#### Exercise data:
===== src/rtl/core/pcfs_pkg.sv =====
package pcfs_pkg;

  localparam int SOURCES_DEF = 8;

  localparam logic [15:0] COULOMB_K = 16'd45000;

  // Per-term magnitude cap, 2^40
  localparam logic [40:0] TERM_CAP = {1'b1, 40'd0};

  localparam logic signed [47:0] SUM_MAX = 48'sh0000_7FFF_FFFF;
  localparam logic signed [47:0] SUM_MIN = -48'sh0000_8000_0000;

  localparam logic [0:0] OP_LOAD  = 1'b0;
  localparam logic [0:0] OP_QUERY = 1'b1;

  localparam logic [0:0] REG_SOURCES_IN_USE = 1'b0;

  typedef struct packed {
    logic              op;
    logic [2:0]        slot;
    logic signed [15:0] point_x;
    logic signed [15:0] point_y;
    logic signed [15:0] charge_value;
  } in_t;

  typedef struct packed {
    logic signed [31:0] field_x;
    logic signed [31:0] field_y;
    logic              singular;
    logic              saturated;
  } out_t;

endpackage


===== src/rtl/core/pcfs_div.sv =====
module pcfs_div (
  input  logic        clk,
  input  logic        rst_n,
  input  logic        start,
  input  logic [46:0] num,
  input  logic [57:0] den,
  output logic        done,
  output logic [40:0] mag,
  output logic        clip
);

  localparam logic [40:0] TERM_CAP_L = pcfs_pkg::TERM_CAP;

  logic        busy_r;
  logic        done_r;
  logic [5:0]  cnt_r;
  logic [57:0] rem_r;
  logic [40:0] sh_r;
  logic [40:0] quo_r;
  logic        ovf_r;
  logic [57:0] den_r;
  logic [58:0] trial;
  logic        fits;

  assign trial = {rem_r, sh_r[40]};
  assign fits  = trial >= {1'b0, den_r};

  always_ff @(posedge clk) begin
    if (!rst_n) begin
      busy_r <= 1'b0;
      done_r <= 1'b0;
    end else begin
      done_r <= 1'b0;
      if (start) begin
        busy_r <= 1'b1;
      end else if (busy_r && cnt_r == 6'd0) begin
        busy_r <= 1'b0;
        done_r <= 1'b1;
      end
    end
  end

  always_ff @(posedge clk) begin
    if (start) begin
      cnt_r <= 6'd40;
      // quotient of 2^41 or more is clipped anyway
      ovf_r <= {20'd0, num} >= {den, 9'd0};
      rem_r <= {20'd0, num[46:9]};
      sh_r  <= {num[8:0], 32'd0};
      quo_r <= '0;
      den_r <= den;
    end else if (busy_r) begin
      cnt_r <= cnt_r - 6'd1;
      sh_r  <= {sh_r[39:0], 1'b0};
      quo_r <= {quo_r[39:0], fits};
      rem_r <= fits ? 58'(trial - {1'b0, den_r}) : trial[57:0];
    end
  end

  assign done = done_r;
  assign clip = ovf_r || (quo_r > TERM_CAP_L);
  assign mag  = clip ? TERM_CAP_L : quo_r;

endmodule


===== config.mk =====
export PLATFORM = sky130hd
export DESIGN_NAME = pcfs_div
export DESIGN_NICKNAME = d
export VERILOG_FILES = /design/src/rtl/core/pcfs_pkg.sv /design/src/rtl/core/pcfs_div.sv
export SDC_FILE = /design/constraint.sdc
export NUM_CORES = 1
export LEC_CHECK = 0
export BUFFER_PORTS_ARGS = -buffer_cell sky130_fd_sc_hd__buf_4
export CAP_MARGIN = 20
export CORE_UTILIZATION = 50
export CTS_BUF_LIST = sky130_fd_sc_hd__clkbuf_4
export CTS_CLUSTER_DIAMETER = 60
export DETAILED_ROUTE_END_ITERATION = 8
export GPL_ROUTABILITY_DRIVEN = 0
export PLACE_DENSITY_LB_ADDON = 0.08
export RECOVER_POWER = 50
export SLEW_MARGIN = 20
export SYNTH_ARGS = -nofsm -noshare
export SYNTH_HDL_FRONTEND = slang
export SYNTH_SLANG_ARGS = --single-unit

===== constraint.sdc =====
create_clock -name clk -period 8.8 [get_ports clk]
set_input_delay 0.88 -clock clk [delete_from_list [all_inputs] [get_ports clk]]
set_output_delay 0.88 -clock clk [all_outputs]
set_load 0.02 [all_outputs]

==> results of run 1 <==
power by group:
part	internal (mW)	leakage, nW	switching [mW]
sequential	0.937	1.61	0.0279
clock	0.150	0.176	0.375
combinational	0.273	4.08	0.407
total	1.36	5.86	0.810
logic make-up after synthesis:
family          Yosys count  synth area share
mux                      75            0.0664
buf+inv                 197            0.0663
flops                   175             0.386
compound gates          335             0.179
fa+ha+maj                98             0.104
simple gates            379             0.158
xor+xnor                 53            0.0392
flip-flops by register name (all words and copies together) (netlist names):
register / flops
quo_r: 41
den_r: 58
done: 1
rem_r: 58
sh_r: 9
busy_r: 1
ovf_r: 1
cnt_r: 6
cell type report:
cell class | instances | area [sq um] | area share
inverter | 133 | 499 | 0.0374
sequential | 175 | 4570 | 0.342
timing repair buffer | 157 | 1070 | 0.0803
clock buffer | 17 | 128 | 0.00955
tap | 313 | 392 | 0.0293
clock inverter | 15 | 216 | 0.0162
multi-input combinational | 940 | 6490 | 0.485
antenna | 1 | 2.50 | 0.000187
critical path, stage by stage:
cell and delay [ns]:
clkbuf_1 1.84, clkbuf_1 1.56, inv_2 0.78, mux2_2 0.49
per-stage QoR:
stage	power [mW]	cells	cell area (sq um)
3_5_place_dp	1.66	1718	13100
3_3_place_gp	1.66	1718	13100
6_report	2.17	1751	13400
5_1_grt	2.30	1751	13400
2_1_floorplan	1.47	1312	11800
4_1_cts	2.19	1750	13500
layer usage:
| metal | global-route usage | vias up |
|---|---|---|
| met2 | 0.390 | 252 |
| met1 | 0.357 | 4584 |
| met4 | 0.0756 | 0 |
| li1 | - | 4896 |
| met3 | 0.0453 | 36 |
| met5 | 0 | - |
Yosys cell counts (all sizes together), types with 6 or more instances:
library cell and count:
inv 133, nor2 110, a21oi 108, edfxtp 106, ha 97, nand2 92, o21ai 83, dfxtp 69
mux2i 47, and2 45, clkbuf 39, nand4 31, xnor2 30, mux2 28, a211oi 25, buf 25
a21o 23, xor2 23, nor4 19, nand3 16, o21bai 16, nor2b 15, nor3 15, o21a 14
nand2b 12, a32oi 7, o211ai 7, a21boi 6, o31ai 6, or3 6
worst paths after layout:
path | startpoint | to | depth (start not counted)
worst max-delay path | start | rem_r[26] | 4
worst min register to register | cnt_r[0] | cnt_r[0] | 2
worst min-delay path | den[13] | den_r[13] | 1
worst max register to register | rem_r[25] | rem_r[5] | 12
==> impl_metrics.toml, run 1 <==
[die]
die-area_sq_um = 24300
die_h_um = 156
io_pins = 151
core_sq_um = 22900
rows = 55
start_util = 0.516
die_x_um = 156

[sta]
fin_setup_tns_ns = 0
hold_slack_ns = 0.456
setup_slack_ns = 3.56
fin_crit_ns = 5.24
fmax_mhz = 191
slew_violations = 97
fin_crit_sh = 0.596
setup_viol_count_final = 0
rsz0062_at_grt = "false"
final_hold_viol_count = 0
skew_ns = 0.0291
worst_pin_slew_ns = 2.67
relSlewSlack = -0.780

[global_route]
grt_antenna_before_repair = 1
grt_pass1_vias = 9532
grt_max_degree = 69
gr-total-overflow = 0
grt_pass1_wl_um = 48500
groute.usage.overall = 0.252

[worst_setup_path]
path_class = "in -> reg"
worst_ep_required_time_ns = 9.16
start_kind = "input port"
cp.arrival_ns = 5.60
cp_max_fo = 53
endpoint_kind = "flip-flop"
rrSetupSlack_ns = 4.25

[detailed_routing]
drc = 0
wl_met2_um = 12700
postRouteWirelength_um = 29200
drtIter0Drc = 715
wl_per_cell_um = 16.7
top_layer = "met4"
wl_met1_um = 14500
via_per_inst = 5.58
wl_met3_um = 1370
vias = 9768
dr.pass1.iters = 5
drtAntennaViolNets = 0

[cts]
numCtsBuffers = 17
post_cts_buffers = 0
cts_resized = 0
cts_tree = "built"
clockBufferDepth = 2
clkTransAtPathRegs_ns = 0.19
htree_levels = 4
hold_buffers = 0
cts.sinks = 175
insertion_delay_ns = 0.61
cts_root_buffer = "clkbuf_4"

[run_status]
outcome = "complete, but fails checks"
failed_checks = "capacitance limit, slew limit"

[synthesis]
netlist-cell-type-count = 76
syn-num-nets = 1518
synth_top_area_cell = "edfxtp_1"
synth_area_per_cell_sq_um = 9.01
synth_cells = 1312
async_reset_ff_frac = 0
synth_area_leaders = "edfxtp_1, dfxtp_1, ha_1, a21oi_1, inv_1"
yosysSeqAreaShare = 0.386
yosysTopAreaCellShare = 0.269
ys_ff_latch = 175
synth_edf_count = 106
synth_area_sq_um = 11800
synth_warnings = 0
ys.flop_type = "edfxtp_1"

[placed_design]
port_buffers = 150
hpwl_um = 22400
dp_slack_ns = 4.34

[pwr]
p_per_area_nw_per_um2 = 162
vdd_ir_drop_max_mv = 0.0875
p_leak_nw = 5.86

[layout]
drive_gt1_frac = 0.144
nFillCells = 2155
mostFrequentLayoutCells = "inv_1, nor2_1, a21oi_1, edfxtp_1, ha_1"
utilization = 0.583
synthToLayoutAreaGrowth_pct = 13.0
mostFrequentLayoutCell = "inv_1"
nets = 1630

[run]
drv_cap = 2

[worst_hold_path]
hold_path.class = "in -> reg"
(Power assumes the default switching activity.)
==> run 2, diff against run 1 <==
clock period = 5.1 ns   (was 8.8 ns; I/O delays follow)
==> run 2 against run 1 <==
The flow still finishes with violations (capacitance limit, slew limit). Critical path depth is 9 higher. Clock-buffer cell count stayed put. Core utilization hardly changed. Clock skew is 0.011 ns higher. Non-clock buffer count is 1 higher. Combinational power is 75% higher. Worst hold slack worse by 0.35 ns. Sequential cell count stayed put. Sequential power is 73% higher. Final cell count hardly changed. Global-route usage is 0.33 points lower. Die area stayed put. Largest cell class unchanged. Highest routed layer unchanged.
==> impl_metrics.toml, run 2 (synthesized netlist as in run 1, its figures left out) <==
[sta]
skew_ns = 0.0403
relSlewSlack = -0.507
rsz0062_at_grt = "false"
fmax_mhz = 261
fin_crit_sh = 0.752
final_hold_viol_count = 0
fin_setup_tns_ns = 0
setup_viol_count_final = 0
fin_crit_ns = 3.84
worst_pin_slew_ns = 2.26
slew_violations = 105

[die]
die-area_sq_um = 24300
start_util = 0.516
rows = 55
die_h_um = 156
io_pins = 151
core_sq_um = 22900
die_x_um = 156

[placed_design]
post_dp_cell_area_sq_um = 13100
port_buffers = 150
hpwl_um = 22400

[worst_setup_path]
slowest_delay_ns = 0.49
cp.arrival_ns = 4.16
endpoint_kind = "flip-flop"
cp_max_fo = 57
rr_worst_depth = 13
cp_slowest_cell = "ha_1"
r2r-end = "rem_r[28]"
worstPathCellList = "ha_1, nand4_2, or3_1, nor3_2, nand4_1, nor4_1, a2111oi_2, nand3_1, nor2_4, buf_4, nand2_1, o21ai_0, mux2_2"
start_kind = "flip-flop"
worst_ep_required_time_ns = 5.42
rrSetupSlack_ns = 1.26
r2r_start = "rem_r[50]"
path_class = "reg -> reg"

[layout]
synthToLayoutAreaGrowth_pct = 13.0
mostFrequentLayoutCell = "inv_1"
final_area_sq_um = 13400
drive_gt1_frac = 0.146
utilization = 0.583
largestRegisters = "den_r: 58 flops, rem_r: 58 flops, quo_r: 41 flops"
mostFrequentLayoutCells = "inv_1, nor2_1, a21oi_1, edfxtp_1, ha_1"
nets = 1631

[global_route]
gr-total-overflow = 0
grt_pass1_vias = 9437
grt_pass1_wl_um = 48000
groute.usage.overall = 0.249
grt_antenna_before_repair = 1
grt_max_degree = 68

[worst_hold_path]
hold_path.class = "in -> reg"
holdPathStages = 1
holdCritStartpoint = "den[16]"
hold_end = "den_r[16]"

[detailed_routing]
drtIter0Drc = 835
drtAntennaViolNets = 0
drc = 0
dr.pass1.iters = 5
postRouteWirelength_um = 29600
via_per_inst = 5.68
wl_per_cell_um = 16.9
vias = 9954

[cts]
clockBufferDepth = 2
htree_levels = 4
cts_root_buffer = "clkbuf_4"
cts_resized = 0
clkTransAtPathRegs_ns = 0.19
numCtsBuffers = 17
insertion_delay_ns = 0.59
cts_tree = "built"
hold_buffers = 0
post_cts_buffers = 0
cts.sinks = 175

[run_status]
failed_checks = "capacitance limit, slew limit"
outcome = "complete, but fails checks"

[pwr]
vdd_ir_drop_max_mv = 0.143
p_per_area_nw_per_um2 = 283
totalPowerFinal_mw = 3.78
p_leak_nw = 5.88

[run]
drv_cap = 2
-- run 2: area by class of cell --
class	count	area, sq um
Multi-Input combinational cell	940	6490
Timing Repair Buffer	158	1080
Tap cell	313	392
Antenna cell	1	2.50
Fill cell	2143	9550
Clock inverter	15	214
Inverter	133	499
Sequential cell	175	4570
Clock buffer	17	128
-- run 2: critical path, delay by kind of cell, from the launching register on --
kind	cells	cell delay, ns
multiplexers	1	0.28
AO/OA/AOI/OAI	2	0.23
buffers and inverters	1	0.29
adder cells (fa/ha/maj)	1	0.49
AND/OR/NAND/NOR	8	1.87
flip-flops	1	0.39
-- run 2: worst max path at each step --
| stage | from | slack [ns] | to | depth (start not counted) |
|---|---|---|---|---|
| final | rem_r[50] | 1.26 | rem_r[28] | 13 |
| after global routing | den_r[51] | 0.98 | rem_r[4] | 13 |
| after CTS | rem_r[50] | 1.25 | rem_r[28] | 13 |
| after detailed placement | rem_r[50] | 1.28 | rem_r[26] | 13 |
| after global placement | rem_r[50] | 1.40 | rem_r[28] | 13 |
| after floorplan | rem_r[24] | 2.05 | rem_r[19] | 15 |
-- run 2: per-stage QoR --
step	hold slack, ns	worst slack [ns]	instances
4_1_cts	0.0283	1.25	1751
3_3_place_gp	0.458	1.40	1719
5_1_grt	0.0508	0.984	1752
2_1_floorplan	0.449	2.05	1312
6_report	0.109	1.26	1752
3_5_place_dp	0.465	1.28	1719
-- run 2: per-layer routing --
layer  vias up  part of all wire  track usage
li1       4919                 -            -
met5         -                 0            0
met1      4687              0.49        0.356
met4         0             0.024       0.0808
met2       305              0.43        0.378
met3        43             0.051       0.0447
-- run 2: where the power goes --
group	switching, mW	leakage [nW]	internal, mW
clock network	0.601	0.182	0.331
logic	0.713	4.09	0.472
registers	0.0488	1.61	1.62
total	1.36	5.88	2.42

#### Task description:
Set down exactly the lines of the material above from the one with "1.25 | rem_r[28] | 13 |" through the end. Include both ends and nothing else.

#### Exercise result:
| after CTS | rem_r[50] | 1.25 | rem_r[28] | 13 |
| after detailed placement | rem_r[50] | 1.28 | rem_r[26] | 13 |
| after global placement | rem_r[50] | 1.40 | rem_r[28] | 13 |
| after floorplan | rem_r[24] | 2.05 | rem_r[19] | 15 |
-- run 2: per-stage QoR --
step	hold slack, ns	worst slack [ns]	instances
4_1_cts	0.0283	1.25	1751
3_3_place_gp	0.458	1.40	1719
5_1_grt	0.0508	0.984	1752
2_1_floorplan	0.449	2.05	1312
6_report	0.109	1.26	1752
3_5_place_dp	0.465	1.28	1719
-- run 2: per-layer routing --
layer  vias up  part of all wire  track usage
li1       4919                 -            -
met5         -                 0            0
met1      4687              0.49        0.356
met4         0             0.024       0.0808
met2       305              0.43        0.378
met3        43             0.051       0.0447
-- run 2: where the power goes --
group	switching, mW	leakage [nW]	internal, mW
clock network	0.601	0.182	0.331
logic	0.713	4.09	0.472
registers	0.0488	1.61	1.62
total	1.36	5.88	2.42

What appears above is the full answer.